Saturday, February 20, 2010

The Humble Stumble of Tiger Woods

2010_2_20 The Humble Stumble of Tiger Woods
Like everyone one else I watched the Tiger Woods event on television Friday morning. He looked stricken, chastened and nervous, like many politicians caught up in the same tar-baby covered with honey. Like them he thought he could get away with it. It was a schizoid dream of having the best of two worlds but a collision of contradictory worlds was inevitable. Now he stood there, naked before the multitude, his air of invincibility gone and the supreme self-confidence shelved for the time being while he tries to pick up the pieces of his shattered persona and domain. Two dozen people sat there staring at him. They were grim-faced and silent. I noticed his mother in the front row. The rest were close friends and business associates.

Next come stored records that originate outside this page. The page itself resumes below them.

$ cat config.mk
export PLATFORM = sky130hd
export DESIGN_NAME = at_local_control_status_regs
export DESIGN_NICKNAME = d
export VERILOG_FILES = /design/src/core/at_local_control_status_regs.v
export VERILOG_INCLUDE_DIRS = /design/src /design/src/core
export SDC_FILE = /design/constraint.sdc
export NUM_CORES = 1
export LEC_CHECK = 0
export BUFFER_PORTS_ARGS = -buffer_cell sky130_fd_sc_hd__buf_2
export CAP_MARGIN = 30
export CORE_ASPECT_RATIO = 2
export CORE_MARGIN = 2
export CORE_UTILIZATION = 45
export DETAILED_ROUTE_END_ITERATION = 7
export PLACE_DENSITY = 0.71
export SYNTH_ARGS = -nofsm -noshare
export SYNTH_HDL_FRONTEND = slang
export SYNTH_SLANG_ARGS = --single-unit
$ cat constraint.sdc
create_clock -name clk -period 1.3 [get_ports clk]
set_input_delay 0.26 -clock clk [delete_from_list [all_inputs] [get_ports clk]]
set_output_delay 0.26 -clock clk [all_outputs]
set_load 0.03 [all_outputs]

It was a scripted performance, his notes were in front of him and he referred to them often, and he was rather robotic in his delivery and he held his emotions in check. His annunciating was slow and precise; each word fell like a pearl into a pond. I felt lenient toward the approach he felt compelled to take at this stage of the game. He was swimming in new depths here, so he set up boundaries to what could happen. For the first time since last Thanksgiving he was coming out from under the rock where he had been hiding to do his mea culpa before his friends and associates and the television audience, which had to be vast and global. Once again he was there to say”Hello world,” but with a different face on and with a much different message to convey. As he started to speak he looked like a man who would rather have a root canal operation then admit in public he was at fault and was in therapy because he knew he needed help to sort things out and to move forward. No one likes to broadcast his mistakes or to reopen wounds for all to see. But he bit the bullet and made his apologies, several times over in fact, and was hard on himself for being such a doofus. The performance took a little over 13 minutes.

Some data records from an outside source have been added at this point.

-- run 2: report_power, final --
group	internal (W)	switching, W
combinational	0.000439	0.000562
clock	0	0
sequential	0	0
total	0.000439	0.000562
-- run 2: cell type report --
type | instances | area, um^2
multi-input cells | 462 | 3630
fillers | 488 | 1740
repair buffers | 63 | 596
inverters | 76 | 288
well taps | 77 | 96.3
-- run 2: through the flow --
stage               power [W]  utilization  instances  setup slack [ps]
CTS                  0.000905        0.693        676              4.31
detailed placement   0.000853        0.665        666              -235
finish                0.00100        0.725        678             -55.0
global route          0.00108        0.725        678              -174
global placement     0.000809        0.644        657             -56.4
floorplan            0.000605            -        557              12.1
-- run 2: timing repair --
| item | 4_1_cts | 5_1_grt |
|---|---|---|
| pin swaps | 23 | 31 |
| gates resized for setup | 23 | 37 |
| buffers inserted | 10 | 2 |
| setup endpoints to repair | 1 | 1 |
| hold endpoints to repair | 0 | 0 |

One of the more interesting highlights of the speech was the remarks about fame and the feeling of entitlement it gave him. His worldwide fame and the stature he had acquired in the Sports World-- and beyond-- eventually made him feel special, a member of an elite class of persons who didn’t have to obey the rules that everyone else does; besides, he reasoned, no one was going to find out. He figured he had worked hard his whole life and therefore he was entitled to enjoy some of the temptations that came his way. What’s wrong with a little extra fun? It only goes to prove that the celebrity context can be toxic and a ready-made disaster zone if one loses perspective and wanders off track. Perhaps his return to the faith of his mother, Buddhism, can help him get back on track. He said he had grown up a Buddhist but had drifted away the last several years. Perhaps it can become his bridge over troubled waters.

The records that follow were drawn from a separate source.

File: src/core/nvh_ctrl.sv
// Host-side controller driving the static memory with shadow array over its pins.
// Assumes pins sampled on i_clk_sys and a testbench resolving the data wire.
`timescale 1ns/1ps

// Contract
// - Host keeps address stable through the whole write cycle.
// - Host drives write data at least data setup time before strobe rises.
// - Host keeps output drive high during every write.
// - Save: six select-controlled reads 0000,1555,0AAA,1FFF,10F0,0F0F.
// - Restore: same five reads then 0F0E as sixth.
// - Sequence steps are read cycles; output drive kept high.
// - Host keeps write strobe high while the power-up restore runs.
// - Write strobe held high during all six sequence reads.
module nvh_ctrl
    import nvh_pkg::*;
#(
    parameter int SAVE_WAIT    = nvh_pkg::SAVE_CYC,
    parameter int RESTORE_WAIT = nvh_pkg::RESTORE_CYC,
    parameter int POWERUP_WAIT = nvh_pkg::POWERUP_CYC
)(
    input  wire logic                      i_clk_sys,
    input  wire logic                      i_rst,
    input  wire logic                      i_ce,
    input  wire logic                      i_req_valid,
    input  wire nvh_pkg::nvh_cmd_t         i_req_cmd,
    input  wire logic [nvh_pkg::ADDR_W-1:0] i_req_addr,
    input  wire logic [nvh_pkg::DATA_W-1:0] i_req_wdata,
    input  wire logic                      i_supply_low,
    output logic                           o_req_ready,
    output logic                           o_rsp_valid,
    output logic                           o_rsp_refused,
    output logic [nvh_pkg::DATA_W-1:0]     o_rsp_rdata,
    output logic [nvh_pkg::ADDR_W-1:0]     o_address_lines,
    output logic [nvh_pkg::DATA_W-1:0]     o_data_io,
    output logic                           o_data_io_oe,
    input  wire logic [nvh_pkg::DATA_W-1:0] i_data_io,
    output logic                           o_chip_select_n,
    output logic                           o_output_drive_en_n,
    output logic                           o_write_strobe_n
);
    import nvh_pkg::*;

    // =========================================================================
    // State and counters
    nvh_state_t         state_q;
    logic [CNT_W-1:0]   cnt_q;
    logic [2:0]         step_q;
    logic               is_save_q;
    logic               seq_read;

    assign seq_read = (step_q != 3'h0);

    function automatic logic [12:0] seq_addr(input logic [2:0] s, input logic sv);
        logic [12:0] a;
        a = SEQ_A0;
        unique case (s)
            3'h0: a = SEQ_A0;
            3'h1: a = SEQ_A1;
            3'h2: a = SEQ_A2;
            3'h3: a = SEQ_A3;
            3'h4: a = SEQ_A4;
            default: a = sv ? SEQ_SAVE : SEQ_RESTORE;
        endcase
        return a;
    endfunction

    // =========================================================================
    // Main sequencer
    always_ff @(posedge i_clk_sys)
    begin
        if (i_rst)
        begin
            state_q             <= NVH_ST_PWRUP;
            cnt_q               <= '0;
            step_q              <= 3'h0;
            is_save_q           <= 1'b0;
            o_req_ready         <= 1'b0;
            o_rsp_valid         <= 1'b0;
            o_rsp_refused       <= 1'b0;
            o_rsp_rdata         <= 8'h00;
            o_address_lines     <= 13'h0000;
            o_data_io           <= 8'h00;
            o_data_io_oe        <= 1'b0;
            o_chip_select_n     <= 1'b1;
            o_output_drive_en_n <= 1'b1;
            o_write_strobe_n    <= 1'b1;
        end
        else if (i_ce)
        begin
            o_rsp_valid   <= 1'b0;
            o_rsp_refused <= 1'b0;
            unique case (state_q)
                NVH_ST_PWRUP:
                begin
                    // Strobe held high while the device restores itself.
                    o_write_strobe_n <= 1'b1;
                    if (cnt_q == CNT_W'(POWERUP_WAIT - 1))
                    begin
                        cnt_q       <= '0;
                        state_q     <= NVH_ST_IDLE;
                        o_req_ready <= 1'b1;
                    end
                    else
                        cnt_q <= cnt_q + 1'b1;
                end
                NVH_ST_IDLE:
                begin
                    if (i_req_valid)
                    begin
                        o_req_ready <= 1'b0;
                        cnt_q       <= '0;
                        unique case (i_req_cmd)
                            NVH_CMD_READ:
                            begin
                                o_address_lines     <= i_req_addr;
                                o_chip_select_n     <= 1'b0;
                                o_output_drive_en_n <= 1'b0;
                                state_q             <= NVH_ST_READ;
                            end
                            NVH_CMD_WRITE:
                            begin
                                if (i_supply_low)
                                begin
                                    o_rsp_valid   <= 1'b1;
                                    o_rsp_refused <= 1'b1;
                                    o_req_ready   <= 1'b1;
                                end
                                else
                                begin
                                    o_address_lines <= i_req_addr;
                                    o_data_io       <= i_req_wdata;
                                    o_data_io_oe    <= 1'b1;
                                    o_chip_select_n <= 1'b0;
                                    o_write_strobe_n <= 1'b0;
                                    o_output_drive_en_n <= 1'b1;
                                    state_q         <= NVH_ST_WRITE;
                                end
                            end
                            NVH_CMD_SAVE, NVH_CMD_RESTORE:
                            begin
                                if (i_supply_low && i_req_cmd == NVH_CMD_SAVE)
                                begin
                                    o_rsp_valid   <= 1'b1;
                                    o_rsp_refused <= 1'b1;
                                    o_req_ready   <= 1'b1;
                                end
                                else
                                begin
                                    is_save_q       <= (i_req_cmd == NVH_CMD_SAVE);
                                    step_q          <= 3'h0;
                                    o_address_lines <= SEQ_A0;
                                    o_chip_select_n <= 1'b0;
                                    state_q         <= NVH_ST_SEQ;
                                end
                            end
                        endcase
                    end
                end
                NVH_ST_READ:
                begin
                    // Controls and address held until capture.
                    if (cnt_q == CNT_W'(READ_ACCESS_CYC))
                    begin
                        o_rsp_rdata         <= i_data_io;
                        o_rsp_valid         <= 1'b1;
                        o_chip_select_n     <= 1'b1;
                        o_output_drive_en_n <= 1'b1;
                        cnt_q               <= '0;
                        state_q             <= NVH_ST_RECOV;
                    end
                    else
                        cnt_q <= cnt_q + 1'b1;
                end
                NVH_ST_WRITE:
                begin
                    if (cnt_q == CNT_W'(WRITE_PULSE_CYC - 1))
                    begin
                        o_write_strobe_n <= 1'b1;
                        o_chip_select_n  <= 1'b1;
                        o_rsp_valid      <= 1'b1;
                        cnt_q            <= '0;
                        state_q          <= NVH_ST_RECOV;
                    end
                    else
                        cnt_q <= cnt_q + 1'b1;
                end
                NVH_ST_RECOV:
                begin
                    o_data_io_oe <= 1'b0;
                    if (cnt_q == CNT_W'(RECOVER_CYC - 1))
                    begin
                        cnt_q <= '0;
                        if (seq_read)
                        begin
                            o_address_lines <= seq_addr(step_q, is_save_q);
                            o_chip_select_n <= 1'b0;
                            state_q         <= NVH_ST_SEQ;
                        end
                        else
                        begin
                            o_req_ready <= 1'b1;
                            state_q     <= NVH_ST_IDLE;
                        end
                    end
                    else
                        cnt_q <= cnt_q + 1'b1;
                end
                NVH_ST_SEQ:
                begin
                    if (cnt_q == CNT_W'(SELECT_ACCESS_CYC))
                    begin
                        o_chip_select_n <= 1'b1;
                        cnt_q           <= '0;
                        if (step_q == SEQ_STEPS - 3'h1)
                        begin
                            step_q  <= 3'h0;
                            state_q <= NVH_ST_BUSY;
                        end
                        else
                        begin
                            step_q  <= step_q + 3'h1;
                            state_q <= NVH_ST_RECOV;
                        end
                    end
                    else
                        cnt_q <= cnt_q + 1'b1;
                end
                NVH_ST_BUSY:
                begin
                    // Device works alone; no pins move.
                    if (cnt_q == CNT_W'((is_save_q ? SAVE_WAIT : RESTORE_WAIT) - 1))
                    begin
                        cnt_q       <= '0;
                        o_rsp_valid <= 1'b1;
                        o_req_ready <= 1'b1;
                        state_q     <= NVH_ST_IDLE;
                    end
                    else
                        cnt_q <= cnt_q + 1'b1;
                end
                default:
                    state_q <= NVH_ST_IDLE;
            endcase
        end
    end
endmodule // nvh_ctrl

It is doubtful his speech and the numerous mea culpa along the way will satisfy the shrill moralists waiting to ask more intimate questions, seeking to amplify the salacious aspect of his transgressions, while condemning him with more vigor than before. Most sports fan don’t give a shit about his personal life or the kind of choices he has made on that level, and view all the moralizing and mud-slinging as media hoopla. They want him to get back on the golf course where he belongs, where he was born to shine. All the rest is public theater, part of the Media circus that always seems to accompany the stumbles or scandals of wealthy celebrities. It’s entertainment for the bored drones of our society, a distraction from the daily grind rife with its various problems, from unemployment to sexual dysfunction.
Roland Martin, normally a political contributor on CNN, addressed this notion that Tiger owes the public an explanation of his behavior. I agreed what he had to say about this issue. “Tiger, you don’t owe me or anyone else. I’m sick of those sanctimonious folks who are blabbering about Woods needing to be grilled about his private behavior. Look, Tiger Woods didn’t cheat on me. He’s not my daddy, mother, cousin, church members, neighbor or friend. He didn’t let me down or crush my view of him. He is not and never was my role model.” He went on to say he owes an apology to his wife, mother, some friends, and his children, when they come of age.
The trouble is Tiger has bought into the American Dream and that includes jumping through all the hoops that will mollify his critics, neutralize his sponsors, please his business partners, soothe the Public, keep the money rolling in and expand the legend of Tiger Woods.
What was it Bill Clinton said about his transgression? ”I did it because I could.” Tiger wasn’t any different.